That poem was soon followed by others, which were received with favor by the public. In 1863, (Note: According to Ohio Wesleyan University (1886), Martha and Alfred married on January 4, 1863. According to J. P. Wintermute (1900), they married on June 4, 1863.) she married Dr. Alfred Wintermute (1825-1902), of Newark, Ohio, and for a number of years thereafter, she did not offer any poetry to the public.

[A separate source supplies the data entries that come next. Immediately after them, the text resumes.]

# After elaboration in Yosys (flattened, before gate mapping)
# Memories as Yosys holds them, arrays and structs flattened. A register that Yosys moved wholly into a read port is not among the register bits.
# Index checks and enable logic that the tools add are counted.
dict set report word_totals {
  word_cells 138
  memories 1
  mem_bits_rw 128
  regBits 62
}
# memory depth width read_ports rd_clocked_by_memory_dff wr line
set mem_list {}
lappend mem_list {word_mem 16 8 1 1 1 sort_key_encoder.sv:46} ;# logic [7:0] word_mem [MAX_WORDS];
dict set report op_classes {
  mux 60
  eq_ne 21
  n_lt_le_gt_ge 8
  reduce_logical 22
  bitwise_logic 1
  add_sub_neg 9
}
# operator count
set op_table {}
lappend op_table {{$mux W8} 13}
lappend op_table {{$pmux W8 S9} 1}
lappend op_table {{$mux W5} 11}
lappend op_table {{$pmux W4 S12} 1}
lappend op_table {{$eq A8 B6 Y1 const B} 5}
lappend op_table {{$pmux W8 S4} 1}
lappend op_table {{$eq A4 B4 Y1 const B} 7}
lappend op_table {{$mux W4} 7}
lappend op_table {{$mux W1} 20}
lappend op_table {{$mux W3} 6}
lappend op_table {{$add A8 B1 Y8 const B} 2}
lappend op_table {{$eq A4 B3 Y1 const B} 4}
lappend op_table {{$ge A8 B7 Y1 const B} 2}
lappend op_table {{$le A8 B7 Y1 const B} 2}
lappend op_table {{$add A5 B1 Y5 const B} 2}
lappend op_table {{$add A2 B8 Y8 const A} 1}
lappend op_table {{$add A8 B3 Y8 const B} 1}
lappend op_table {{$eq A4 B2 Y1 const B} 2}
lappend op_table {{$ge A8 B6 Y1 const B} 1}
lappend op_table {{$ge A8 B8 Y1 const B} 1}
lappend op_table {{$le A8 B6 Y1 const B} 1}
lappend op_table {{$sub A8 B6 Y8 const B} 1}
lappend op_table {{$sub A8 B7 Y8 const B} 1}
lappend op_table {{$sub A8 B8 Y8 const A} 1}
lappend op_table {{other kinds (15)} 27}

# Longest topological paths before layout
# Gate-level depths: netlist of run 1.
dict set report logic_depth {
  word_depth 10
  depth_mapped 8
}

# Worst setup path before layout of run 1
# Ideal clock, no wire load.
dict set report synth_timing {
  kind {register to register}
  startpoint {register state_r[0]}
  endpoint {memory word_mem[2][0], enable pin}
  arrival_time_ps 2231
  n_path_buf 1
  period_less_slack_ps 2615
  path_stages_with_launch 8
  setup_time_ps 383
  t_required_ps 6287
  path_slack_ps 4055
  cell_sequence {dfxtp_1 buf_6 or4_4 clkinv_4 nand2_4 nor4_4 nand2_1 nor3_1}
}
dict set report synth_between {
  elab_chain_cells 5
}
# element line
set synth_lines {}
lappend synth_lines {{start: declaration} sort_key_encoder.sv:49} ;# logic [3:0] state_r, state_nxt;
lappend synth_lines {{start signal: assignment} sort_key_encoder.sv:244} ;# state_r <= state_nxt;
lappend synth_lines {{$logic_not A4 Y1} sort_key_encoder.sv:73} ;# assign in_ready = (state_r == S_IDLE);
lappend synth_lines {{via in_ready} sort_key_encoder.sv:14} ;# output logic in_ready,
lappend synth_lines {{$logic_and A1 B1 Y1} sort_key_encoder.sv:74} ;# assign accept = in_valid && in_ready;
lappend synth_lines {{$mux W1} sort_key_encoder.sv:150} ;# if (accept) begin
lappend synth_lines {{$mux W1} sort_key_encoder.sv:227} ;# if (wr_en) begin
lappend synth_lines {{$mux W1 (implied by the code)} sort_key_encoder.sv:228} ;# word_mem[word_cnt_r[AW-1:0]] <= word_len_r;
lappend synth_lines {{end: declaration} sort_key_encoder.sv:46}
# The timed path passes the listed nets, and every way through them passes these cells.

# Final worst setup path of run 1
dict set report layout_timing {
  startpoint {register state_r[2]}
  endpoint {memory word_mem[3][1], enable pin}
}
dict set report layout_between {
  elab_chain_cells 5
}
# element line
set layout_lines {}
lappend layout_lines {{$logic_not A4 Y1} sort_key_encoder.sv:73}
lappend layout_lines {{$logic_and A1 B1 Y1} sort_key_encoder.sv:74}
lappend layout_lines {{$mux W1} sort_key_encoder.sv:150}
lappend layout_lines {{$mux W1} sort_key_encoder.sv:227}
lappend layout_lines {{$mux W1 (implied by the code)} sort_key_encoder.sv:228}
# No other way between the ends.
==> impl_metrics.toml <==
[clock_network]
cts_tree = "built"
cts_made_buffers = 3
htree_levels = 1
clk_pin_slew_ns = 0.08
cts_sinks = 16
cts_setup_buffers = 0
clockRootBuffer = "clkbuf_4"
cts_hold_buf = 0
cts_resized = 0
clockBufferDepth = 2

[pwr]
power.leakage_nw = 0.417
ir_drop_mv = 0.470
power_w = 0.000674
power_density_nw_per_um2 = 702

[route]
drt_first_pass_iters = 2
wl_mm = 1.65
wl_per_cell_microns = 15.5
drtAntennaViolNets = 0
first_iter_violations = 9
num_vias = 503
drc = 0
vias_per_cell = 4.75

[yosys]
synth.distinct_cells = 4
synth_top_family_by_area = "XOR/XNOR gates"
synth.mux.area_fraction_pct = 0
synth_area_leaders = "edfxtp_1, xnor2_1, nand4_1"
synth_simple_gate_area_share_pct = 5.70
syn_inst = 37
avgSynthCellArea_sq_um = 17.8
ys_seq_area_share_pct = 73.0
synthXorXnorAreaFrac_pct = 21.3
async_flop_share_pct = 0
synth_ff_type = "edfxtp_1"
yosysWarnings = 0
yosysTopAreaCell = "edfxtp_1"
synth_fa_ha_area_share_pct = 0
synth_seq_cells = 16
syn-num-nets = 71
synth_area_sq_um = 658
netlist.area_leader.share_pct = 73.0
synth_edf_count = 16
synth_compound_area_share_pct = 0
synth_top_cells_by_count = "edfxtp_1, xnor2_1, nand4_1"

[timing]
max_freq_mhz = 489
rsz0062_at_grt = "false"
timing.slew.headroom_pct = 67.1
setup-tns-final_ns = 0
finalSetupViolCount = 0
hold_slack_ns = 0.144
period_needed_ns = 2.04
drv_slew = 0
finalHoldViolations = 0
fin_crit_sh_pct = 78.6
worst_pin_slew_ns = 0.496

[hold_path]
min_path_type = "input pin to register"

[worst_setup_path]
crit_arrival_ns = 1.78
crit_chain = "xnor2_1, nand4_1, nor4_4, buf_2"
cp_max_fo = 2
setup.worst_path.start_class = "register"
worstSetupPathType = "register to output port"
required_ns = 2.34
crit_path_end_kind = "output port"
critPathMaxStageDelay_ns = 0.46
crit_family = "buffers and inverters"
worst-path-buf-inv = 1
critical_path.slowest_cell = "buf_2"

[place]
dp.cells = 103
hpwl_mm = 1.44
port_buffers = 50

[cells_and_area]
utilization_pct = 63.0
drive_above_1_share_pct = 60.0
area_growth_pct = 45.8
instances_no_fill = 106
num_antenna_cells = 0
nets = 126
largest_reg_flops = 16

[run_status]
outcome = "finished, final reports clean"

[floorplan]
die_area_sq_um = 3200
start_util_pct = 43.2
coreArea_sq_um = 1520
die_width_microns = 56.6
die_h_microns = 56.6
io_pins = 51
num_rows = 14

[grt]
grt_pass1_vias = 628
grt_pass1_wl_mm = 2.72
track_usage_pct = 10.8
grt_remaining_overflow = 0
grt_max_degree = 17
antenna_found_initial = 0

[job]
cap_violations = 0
### src/rtl/racwt_pkg.sv
`default_nettype none
package racwt_pkg;

  localparam int ID_W      = 16;
  localparam int ACK_BITS  = 16;
  localparam int BIT_IDX_W = $clog2(ACK_BITS);

  typedef logic [ID_W-1:0]     id_t;
  typedef logic [ACK_BITS-1:0] ack_bits_t;

  // control from the sequencer to the ack builder
  typedef struct packed {
    logic clear;
    logic max_en;
    logic bits_en;
    logic tap_vld;
  } scan_ctl_t;

endpackage
`default_nettype wire

### src/rtl/racwt_scan.sv
`default_nettype none
module racwt_scan
  import racwt_pkg::*;
(
  input  wire logic      clk,
  input  wire logic      rst_n,
  input  wire scan_ctl_t ctl,
  input  wire id_t       tap,
  output id_t            ack_id,
  output ack_bits_t      ack_bits
);

  id_t       top_r;
  ack_bits_t bits_r;
  id_t       gap;
  logic      below;

  // distance below the ack, minus one
  assign below = (tap < top_r);
  assign gap   = top_r - tap - id_t'(1);

  always_ff @(posedge clk) begin
    if (!rst_n) begin
      top_r  <= '0;
      bits_r <= '0;
    end else if (ctl.clear) begin
      top_r  <= '0;
      bits_r <= '0;
    end else begin
      if (ctl.max_en && ctl.tap_vld && (tap > top_r)) begin
        top_r <= tap;
      end
      if (ctl.bits_en && ctl.tap_vld && below && (gap < id_t'(ACK_BITS))) begin
        bits_r[gap[BIT_IDX_W-1:0]] <= 1'b1;
      end
    end
  end

  assign ack_id   = top_r;
  assign ack_bits = bits_r;

endmodule
`default_nettype wire

### config.mk
export PLATFORM = sky130hd
export DESIGN_NAME = racwt_scan
export DESIGN_NICKNAME = d
export VERILOG_FILES = /design/src/rtl/racwt_pkg.sv /design/src/rtl/racwt_scan.sv
export SDC_FILE = /design/constraint.sdc
export NUM_CORES = 1
export LEC_CHECK = 0
export BUFFER_PORTS_ARGS = -buffer_cell sky130_fd_sc_hd__clkbuf_2
export CORE_AREA = 2 2 84 86
export DETAILED_ROUTE_END_ITERATION = 8
export DIE_AREA = 0 0 86 88
export PLACE_DENSITY = 0.69
export SKIP_CTS_REPAIR_TIMING = 1
export SLEW_MARGIN = 0
export SYNTH_ARGS = -nofsm -noshare
export SYNTH_HDL_FRONTEND = slang
export SYNTH_SLANG_ARGS = --single-unit
### constraint.sdc
create_clock -name clk -period 3.4 [get_ports clk]
set_clock_uncertainty 0.15 [all_clocks]
set_input_delay 0.34 -clock clk [delete_from_list [all_inputs] [get_ports clk]]
set_output_delay 0.34 -clock clk [all_outputs]
set_load 0.01 [all_outputs]
Word level (Yosys, flattened, before mapping)
Cells that the tools add are included.
{"block": "word_totals", "in_bits": 22, "register_bits": 32, "wordCells": 20, "out_inout_bits": 32}
{"block": "classes", "magnitude_cmp": 5, "muxes": 2, "bitwise_logic": 2, "addsub": 2, "reduce_logical": 7}
{"cell": "greater-than comparator 16 bit", "count": 1}
{"cell": "less-than comparator 16 bit", "count": 1}
{"cell": "less-than comparator 16 x 5 -> 1 bit (second input constant)", "count": 1}
{"cell": "OR 16 bit", "count": 1}
{"cell": "subtractor 16 x 1 -> 16 bit (second input constant)", "count": 1}
{"cell": "subtractor 16 bit", "count": 1}
{"cell": "logical AND 1 bit", "count": 6}
{"cell": "less-than comparator 4 x 5 -> 1 bit (second input constant)", "count": 1}
{"cell": "demux 1 bit (select 4 bit)", "count": 1}
{"cell": "greater-or-equal comparator 4 x 1 -> 1 bit (second input constant)", "count": 1}
{"cell": "OR reduction 2 bit", "count": 1}
{"cell": "two-way mux 1 bit", "count": 1}
{"cell": "inverter 1 bit", "count": 1}

Depth between registers and ports, before layout
{"block": "logic_depth", "word_depth": 7, "ltp_mapped": 12, "mapped_depth_nobuf": 10}

Worst setup path before layout
No wires, ideal clock.
{"block": "synth_path", "kind": "input -> register", "from": "input port tap[0]", "to": "register bits_r[0] (netlist: ack_bits[0])", "arrival_time_ns": 2.628, "setup_ns": 0.069, "path_slack_ns": 0.553, "n_path_buf": 1, "required_ns": 3.181, "stages": 11, "path_cell_list": "inv_1 -> ha_1 -> fa_1 -> a21o_1 -> nand4_1 -> a21oi_2 -> or3_4 -> a2111oi_4 -> buf_6 -> nand4_1 -> o21ai_1"}
{"block": "synth_between", "elab_chain_cells": 7, "word_cells_on_any_way": 12, "cone_classes": "2 x add/sub; 4 x order compare; 2 x mux; 1 x bitwise; 3 x reduce/logical"}
{"element": "from (decl)", "line_no": "racwt_scan.sv:8", "source": "input wire id_t tap,"}
{"element": "subtractor 16 bit", "line_no": "racwt_scan.sv:20", "source": "assign gap = top_r - tap - id_t'(1);"}
{"element": "subtractor 16 x 1 -> 16 bit", "line_no": "racwt_scan.sv:20"}
{"element": "less-than comparator 4 x 5 -> 1 bit (not written as such) or greater-or-equal comparator 4 x 1 -> 1 bit (tied branches)", "line_no": "racwt_scan.sv:34", "source": "bits_r[gap[BIT_IDX_W-1:0]] <= 1'b1;"}
{"element": "logical AND 1 bit (not written as such)", "line_no": "racwt_scan.sv:34"}
{"element": "two-way mux 1 bit (not written as such)", "line_no": "racwt_scan.sv:34"}
{"element": "demux 1 bit (select 4 bit)", "line_no": "racwt_scan.sv:34"}
{"element": "OR 16 bit (no source line)"}
{"element": "to (signal assigned)", "line_no": "racwt_scan.sv:25", "source": "bits_r <= '0;"}
{"element": "to (signal assigned)", "line_no": "racwt_scan.sv:28", "source": "bits_r <= '0;"}
{"element": "to (signal, indexed assignment)", "line_no": "racwt_scan.sv:34"}
{"element": "to (decl)", "line_no": "racwt_scan.sv:14", "source": "ack_bits_t bits_r;"}
Several ways; a longest one is shown, not always the timed one.
A chain may end at the register's enable or synchronous reset.

Worst setup path in the final report
{"block": "layout_path", "from": "register top_r[7] (netlist: ack_id[7])", "to": "register top_r[12] (netlist: ack_id[12])"}
{"block": "layout_between", "elab_chain_cells": 2}
{"element": "from (decl)", "line_no": "racwt_scan.sv:13", "source": "id_t top_r;"}
{"element": "from (signal assigned)", "line_no": "racwt_scan.sv:31", "source": "top_r <= tap;"}
{"element": "greater-than comparator 16 bit", "line_no": "racwt_scan.sv:30", "source": "if (ctl.max_en && ctl.tap_vld && (tap > top_r)) begin"}
{"element": "logical AND 1 bit", "line_no": "racwt_scan.sv:30"}
Every way passes these cells.

==> impl_metrics.yaml <==
placement:
  gp_congestion: 0.888
  pre_cts_ws_ps: 208
  dpl.cell_count: 492
  port_buffers: 53
  dp_hpwl_mm: 5.02
floorplan:
  start_util_pct: 44.3
  core_area_um2: 6640
  pin_count: 54
  die_h_um: 88
  die_x_um: 86
  dieArea_um2: 7570
  row_count: 30
clocking:
  clock_latency_ps: 300
  clock-sinks: 32
  ctsHtreeMaxLevel: 2
  clk_path_buf_depth: 2
  path_clk_slew_ps: 80
  cts_buffers: 5
  root_buffer: "clkbuf_8"
  cts_tree: "yes"
synth:
  ys_types: 59
  netlist_area_um2: 2940
  synth_area_leaders: "dfxtp_1 22%, ha_1 13%, mux2i_1 5.8%"
  yosysSeqAreaShare_pct: 21.8
  synth_top_area_share_pct: 21.8
  synthFlopType: "dfxtp_1"
  syn_avg_cell_area_um2: 7.93
  synth.largest_area_cell: "dfxtp_1"
  async_reset_ff_share_pct: 0
  ys_warn_count: 0
  yosys_register_bits: 32
  synth_nets: 425
  synth_edf_count: 0
  synthCells: 371
worst_setup_path:
  cp.arrival_ps: 3010
  cp.required_ps: 3400
  timing.critical_path.fanout_max: 16
  critPathKind: "reg2reg"
  crit_path_end_kind: "flop"
  start_kind: "flop"
sta:
  finalCritPeriodShare_pct: 88.3
  finalSetupTns_ps: 0
  finalWorstSetupSlack_ps: 396
  setup_viol: 0
  rsz0062_at_grt: "no"
  max-slew-margin-rel_pct: 18.1
  period_minus_slack_ps: 3000
  timing.fmax_mhz: 333
  finalHoldViolCount: 0
  drv_slew: 0
  tightest_slew_ps: 1230
power:
  p_switching_mw: 0.291
  leakage_nw: 1.50
  p_per_area_nw_per_um2: 292
  p_sw_share_pct: 30.1
  seq_power_share_pct: 39.5
  p_int_mw: 0.676
  clock_power_share_pct: 38.6
  ir_drop_mv: 0.165
  p_comb_share_pct: 21.9
  power.total_mw: 0.967
detailed_routing:
  drtIter0Drc: 120
  vias: 2814
  drcViolationCount: 0
  routedWlPerCell_um: 13.1
  viasPerCell: 5.62
  drtPass1Iterations: 4
  ant_nets: 0
  routed_wirelength_mm: 6.58
global_routing:
  grt_max_degree: 18
  grt_antenna_before_repair: 0
  first_global_vias: 2480
  grt_pass1_wl_mm: 11.0
  grtUsageTotal_pct: 17.9
  overflow: 0
layout:
  synthToLayoutAreaGrowth_pct: 12.4
  antenna_cells: 0
  final_util_pct: 49.8
  drive_gt1_share_pct: 20.0
  layout.nets: 474
  instances_no_fill: 501
  multi_input_area_um2: 1990
  fillers: 671
  seq_area_um2: 641
run:
  drv_cap: 0
min_path:
  hold_path.class: "in2reg"
outcome:
  status: "completed"
[cell usage after synthesis (3+ instances only)]
cell,instances
nand3_1,20
and3_1,4
and2_1,5
buf_6,7
mux2i_1,17
o21ai_1,13
dfxtp_1,32
o21ai_0,16
a21oi_1,20
nor2b_1,6
xor2_1,3
o21bai_1,3
clkbuf_8,3
o211ai_1,5
a21o_1,4
a221oi_1,16
clkbuf_1,3
ha_1,31
nor2_1,25
inv_1,37
nand2_1,35
nand4_1,21
[worst max-delay path, cell delays in order (launching register included)]
cell and delay [ps]:
dfxtp_1 340, ha_1 410, a21oi_1 200, o21ai_0 120, a31oi_1 180, o21ai_0 130, o21ai_2 980, mux2i_1 280
nor2_1 60
[logic make-up (layout without fill, tap and decap cells)]
logic type                 after synthesis  in the layout  synth area share, %
adders and majority gates               32             32                 13.9
DFF                                     32             32                 21.8
and+or+nand+nor                        129            129                 22.4
xor gates and xnor gates                 5              5                 1.49
buffers and inverters                   57            107                 10.7
muxes                                   17             17                 5.78
AOI/OAI and AO/OA                       99             99                 24.0
[stage by stage]
step                      instance area (µm²)  hold slack, ps
after floorplan                          2940             320
after global placement                   3190             283
after detailed placement                 3190             290
after CTS                                3300             151
after global routing                     3310             176
final                                    3310             159
[layout by cell type, fill, tap and decap left out, types with 3 or more instances in the layout]
| cell type | n |
|---|---|
| a21o_1 | 4 |
| a21oi_1 | 20 |
| a221oi_1 | 16 |
| and2_1 | 5 |
| and3_1 | 4 |
| buf_4 | 9 |
| clkbuf_2 | 53 |
| clkbuf_8 | 5 |
| dfxtp_1 | 32 |
| ha_1 | 31 |
| inv_1 | 37 |
| mux2i_1 | 17 |
| nand2_1 | 35 |
| nand3_1 | 20 |
| nand4_1 | 21 |
| nor2_1 | 25 |
| nor2b_1 | 6 |
| o211ai_1 | 5 |
| o21ai_0 | 16 |
| o21ai_1 | 13 |
| o21bai_1 | 3 |
| xor2_1 | 3 |
[metal layers]
metal	part of all wire [%]	track usage, %	vias up
li1	-	-	1439
met4	1.5	5.48	0
met2	47	30.6	92
met1	46	23.0	1272
met5	0	0	-
met3	5.4	3.30	11
[path summary, 6_finish.rpt]
check                                 start           to  slack, ps  cells after the start
worst max-delay path              ack_id[7]   ack_id[12]        400                      8
worst min-delay path                 tap[2]    ack_id[2]        160                      3
worst max register to register    ack_id[7]   ack_id[12]        400                      8
worst min register to register  ack_bits[1]  ack_bits[1]        290                      2
[area by class of cell]
type	count	share of cell area (%)
timing repair buffer	62	10.1
clock buffer	6	2.19
clock inverter	2	1.06
inverter	37	4.20
tap	80	3.03
multi-input combinational	282	60.1
sequential	32	19.4
[power groups by stage]
stage / sequential [mW] / combinational [mW] / clock (mW)
after floorplan: 0.392 / 0.163 / 0
after global placement: 0.391 / 0.206 / 0
after detailed placement: 0.391 / 0.209 / 0
after CTS: 0.382 / 0.210 / 0.385
after global routing: 0.383 / 0.236 / 0.397
final: 0.382 / 0.212 / 0.373
[state kept, by name, indices dropped and copies added, names as in the netlist]
| name | flops |
|---|---|
| ack_bits | 16 |
| ack_id | 16 |
(Power assumes the default switching activity.)
[src/hdl/gvba_pkg.sv]
// ----------------------------------------------------------------------------
// gvba_pkg
// Shared types, constants and helper functions of the 3D block averager.
// ----------------------------------------------------------------------------
package gvba_pkg;

    localparam int MAX_DIM      = 64;
    localparam int MAX_BLOCK    = 8;
    localparam int SAMPLE_WIDTH = 32;

    localparam int POS_W   = $clog2(MAX_DIM);
    localparam int DIM_W   = POS_W + 1;
    localparam int BLK_W   = $clog2(MAX_BLOCK) + 1;
    localparam int MOD_W   = (MAX_BLOCK > 1) ? $clog2(MAX_BLOCK) : 1;
    localparam int IDX_W   = 2 * POS_W;
    localparam int DEPTH   = MAX_DIM * MAX_DIM;
    localparam int VOL_W   = 3 * $clog2(MAX_BLOCK) + 1;
    localparam int SUM_W   = SAMPLE_WIDTH + VOL_W - 1;
    localparam int CNT_W   = $clog2(SUM_W + 1);
    localparam int CFG_W   = 2;
    localparam int QDEPTH  = 2;

    localparam logic [CFG_W-1:0] REG_SIZE_X = 2'd0;
    localparam logic [CFG_W-1:0] REG_SIZE_Y = 2'd1;
    localparam logic [CFG_W-1:0] REG_SIZE_Z = 2'd2;
    localparam logic [CFG_W-1:0] REG_BLOCK  = 2'd3;

    typedef logic signed [SAMPLE_WIDTH-1:0] t_sample;
    typedef logic signed [SUM_W-1:0]        t_sum;
    typedef logic [VOL_W-1:0]               t_vol;

    typedef struct packed {
        t_sample              vx;
        t_sample              vy;
        t_sample              vz;
        logic [IDX_W-1:0]     idx;
        logic                 first;
        logic                 last;
        logic                 fin;
    } t_item;

    typedef struct packed {
        logic start;
        t_sum sx;
        t_sum sy;
        t_sum sz;
    } t_div_req;

    typedef struct packed {
        logic    busy;
        t_sample qx;
        t_sample qy;
        t_sample qz;
    } t_div_rsp;

    typedef enum logic [1:0] {ST_IDLE, ST_ACC, ST_DIV, ST_OUT} t_state;

    function automatic logic [DIM_W-1:0] clamp_dim(input logic [DIM_W-1:0] v);
        if (v == '0) return DIM_W'(1);
        if (v > DIM_W'(MAX_DIM)) return DIM_W'(MAX_DIM);
        return v;
    endfunction

    function automatic logic [BLK_W-1:0] clamp_blk(input logic [BLK_W-1:0] v);
        if (v == '0) return BLK_W'(1);
        if (v > BLK_W'(MAX_BLOCK)) return BLK_W'(MAX_BLOCK);
        return v;
    endfunction

    // Cube of the block edge; the edge is small, so this is a short table.
    function automatic t_vol vol_of(input logic [BLK_W-1:0] b);
        t_vol v;
        v = '0;
        for (int k = 1; k <= MAX_BLOCK; k++) begin
            if (b == BLK_W'(k)) v = VOL_W'(k * k * k);
        end
        return v;
    endfunction

endpackage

In 1888, she began the revision and publication of her writings. In 1890, she brought out in a volume entitled Eleven Women and Thirteen Men, a prose story in the interest of temperance, also containing approximately 100 pages of her poetry, revised and corrected. After the publication of that volume, she published in the newspaper press a number of miscellaneous poems consisting of Easter Anthems, Decoration Day Poems, verses read before pioneer societies, and some on moral and religious topics.

==Personal life==
The husband practiced medicine for two years at Berkshire and then removed to Newark, Ohio. In the year 1869, they located on a farm near the old "Fort" within two miles of Newark, and were comfortably situated in a farm residence. They were members of the Baptist Church, and were the parents of four children, named Willard Clyde, Josephine Maud, John Adams and Charles Alfred. A few years later, they moved back to Newark. Wintermute died January 1, 1918, in Newark.